**The task**
Only some lines are wanted. Transcribe, exactly, the lines below from the line with "logic [7:0] p;" up to and including the line with "endfunction".

Stored items:
+===+
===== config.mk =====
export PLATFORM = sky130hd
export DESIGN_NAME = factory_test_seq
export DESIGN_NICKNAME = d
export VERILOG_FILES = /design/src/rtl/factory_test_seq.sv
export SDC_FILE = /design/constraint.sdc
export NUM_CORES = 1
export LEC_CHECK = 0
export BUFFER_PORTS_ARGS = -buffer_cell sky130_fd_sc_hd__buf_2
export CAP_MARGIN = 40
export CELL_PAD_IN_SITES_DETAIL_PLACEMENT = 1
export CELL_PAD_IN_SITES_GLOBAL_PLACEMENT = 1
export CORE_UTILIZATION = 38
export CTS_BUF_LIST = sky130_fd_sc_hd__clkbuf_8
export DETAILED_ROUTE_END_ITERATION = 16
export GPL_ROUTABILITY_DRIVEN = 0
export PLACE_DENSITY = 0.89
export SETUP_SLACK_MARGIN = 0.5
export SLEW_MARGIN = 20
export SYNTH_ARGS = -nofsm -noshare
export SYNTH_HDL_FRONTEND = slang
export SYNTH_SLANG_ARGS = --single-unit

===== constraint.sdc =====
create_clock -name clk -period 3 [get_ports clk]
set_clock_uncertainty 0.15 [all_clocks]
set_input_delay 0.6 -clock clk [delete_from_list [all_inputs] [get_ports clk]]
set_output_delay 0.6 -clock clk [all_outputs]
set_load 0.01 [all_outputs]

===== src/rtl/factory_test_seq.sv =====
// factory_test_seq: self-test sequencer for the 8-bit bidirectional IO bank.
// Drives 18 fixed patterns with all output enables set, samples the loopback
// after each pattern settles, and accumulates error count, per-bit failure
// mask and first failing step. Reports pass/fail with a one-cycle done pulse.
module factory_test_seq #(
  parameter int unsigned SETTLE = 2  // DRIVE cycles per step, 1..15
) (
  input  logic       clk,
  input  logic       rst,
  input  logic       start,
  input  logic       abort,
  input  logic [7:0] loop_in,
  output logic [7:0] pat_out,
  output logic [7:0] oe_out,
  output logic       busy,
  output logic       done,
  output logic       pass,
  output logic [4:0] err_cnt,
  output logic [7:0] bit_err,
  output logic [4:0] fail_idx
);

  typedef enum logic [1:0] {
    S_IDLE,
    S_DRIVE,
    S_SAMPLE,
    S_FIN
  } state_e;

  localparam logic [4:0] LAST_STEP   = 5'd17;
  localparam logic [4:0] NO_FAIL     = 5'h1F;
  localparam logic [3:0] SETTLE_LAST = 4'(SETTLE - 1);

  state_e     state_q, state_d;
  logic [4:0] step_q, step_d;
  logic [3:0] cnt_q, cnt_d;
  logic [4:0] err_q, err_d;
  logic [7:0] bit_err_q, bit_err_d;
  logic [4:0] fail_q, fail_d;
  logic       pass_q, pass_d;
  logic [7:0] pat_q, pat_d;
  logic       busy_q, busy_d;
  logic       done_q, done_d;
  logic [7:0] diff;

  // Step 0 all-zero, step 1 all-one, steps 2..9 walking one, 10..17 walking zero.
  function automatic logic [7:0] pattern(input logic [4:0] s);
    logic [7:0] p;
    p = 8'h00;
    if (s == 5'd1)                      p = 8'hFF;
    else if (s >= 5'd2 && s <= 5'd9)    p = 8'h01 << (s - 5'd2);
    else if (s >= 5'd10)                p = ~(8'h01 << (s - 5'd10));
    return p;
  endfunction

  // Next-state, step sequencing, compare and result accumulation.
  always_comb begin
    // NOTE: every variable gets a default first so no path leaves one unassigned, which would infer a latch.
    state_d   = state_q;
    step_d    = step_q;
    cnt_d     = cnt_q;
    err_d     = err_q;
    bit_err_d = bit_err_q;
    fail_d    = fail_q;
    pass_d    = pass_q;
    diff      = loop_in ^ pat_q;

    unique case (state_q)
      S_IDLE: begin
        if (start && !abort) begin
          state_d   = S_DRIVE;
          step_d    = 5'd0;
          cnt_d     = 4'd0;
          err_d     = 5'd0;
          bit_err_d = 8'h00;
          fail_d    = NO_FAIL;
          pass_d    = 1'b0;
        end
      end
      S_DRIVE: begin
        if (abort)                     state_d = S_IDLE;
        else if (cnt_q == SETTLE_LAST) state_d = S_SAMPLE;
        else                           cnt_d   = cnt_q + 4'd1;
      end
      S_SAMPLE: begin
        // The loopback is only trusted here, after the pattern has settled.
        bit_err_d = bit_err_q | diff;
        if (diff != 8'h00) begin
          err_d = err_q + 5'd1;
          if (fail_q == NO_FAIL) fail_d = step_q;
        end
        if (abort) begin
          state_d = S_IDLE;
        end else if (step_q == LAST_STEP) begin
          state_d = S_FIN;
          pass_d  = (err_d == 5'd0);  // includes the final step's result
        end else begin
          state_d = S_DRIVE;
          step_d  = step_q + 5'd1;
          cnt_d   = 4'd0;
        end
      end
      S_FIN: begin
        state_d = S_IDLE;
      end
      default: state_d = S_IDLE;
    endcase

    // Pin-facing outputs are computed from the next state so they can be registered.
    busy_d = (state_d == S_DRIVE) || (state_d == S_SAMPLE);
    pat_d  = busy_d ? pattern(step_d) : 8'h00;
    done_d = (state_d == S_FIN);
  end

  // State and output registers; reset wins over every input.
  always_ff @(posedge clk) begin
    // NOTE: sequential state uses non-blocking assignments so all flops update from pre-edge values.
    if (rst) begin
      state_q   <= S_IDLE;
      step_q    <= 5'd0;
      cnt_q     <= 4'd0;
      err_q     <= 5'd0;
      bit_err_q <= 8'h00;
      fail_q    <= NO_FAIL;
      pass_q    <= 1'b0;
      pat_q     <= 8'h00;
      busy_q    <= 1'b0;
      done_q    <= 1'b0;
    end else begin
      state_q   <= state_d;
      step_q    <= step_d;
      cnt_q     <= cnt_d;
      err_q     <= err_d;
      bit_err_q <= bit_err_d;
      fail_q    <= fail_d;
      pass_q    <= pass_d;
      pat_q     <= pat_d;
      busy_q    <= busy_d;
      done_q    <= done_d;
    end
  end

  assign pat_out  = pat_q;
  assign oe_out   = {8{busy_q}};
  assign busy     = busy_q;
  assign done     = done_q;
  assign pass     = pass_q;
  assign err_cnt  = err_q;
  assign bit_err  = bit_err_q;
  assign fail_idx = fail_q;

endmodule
+===+
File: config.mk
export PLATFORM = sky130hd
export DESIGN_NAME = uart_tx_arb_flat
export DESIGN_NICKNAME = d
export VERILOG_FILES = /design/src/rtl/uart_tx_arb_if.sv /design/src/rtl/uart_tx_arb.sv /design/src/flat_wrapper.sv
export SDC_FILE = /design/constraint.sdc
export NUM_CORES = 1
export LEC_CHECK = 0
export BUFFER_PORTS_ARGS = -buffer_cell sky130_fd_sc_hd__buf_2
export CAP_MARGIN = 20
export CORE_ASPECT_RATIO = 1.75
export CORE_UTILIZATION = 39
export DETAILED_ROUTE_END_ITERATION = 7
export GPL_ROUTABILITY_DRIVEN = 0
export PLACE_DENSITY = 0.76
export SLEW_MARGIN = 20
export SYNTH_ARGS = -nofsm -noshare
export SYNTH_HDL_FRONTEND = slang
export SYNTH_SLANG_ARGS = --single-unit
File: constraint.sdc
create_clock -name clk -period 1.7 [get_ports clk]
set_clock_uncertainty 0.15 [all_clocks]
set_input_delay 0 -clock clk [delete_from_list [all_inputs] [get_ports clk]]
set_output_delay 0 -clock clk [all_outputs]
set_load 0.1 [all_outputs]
+===+
**Written response**
    logic [7:0] p;
    p = 8'h00;
    if (s == 5'd1)                      p = 8'hFF;
    else if (s >= 5'd2 && s <= 5'd9)    p = 8'h01 << (s - 5'd2);
    else if (s >= 5'd10)                p = ~(8'h01 << (s - 5'd10));
    return p;
  endfunction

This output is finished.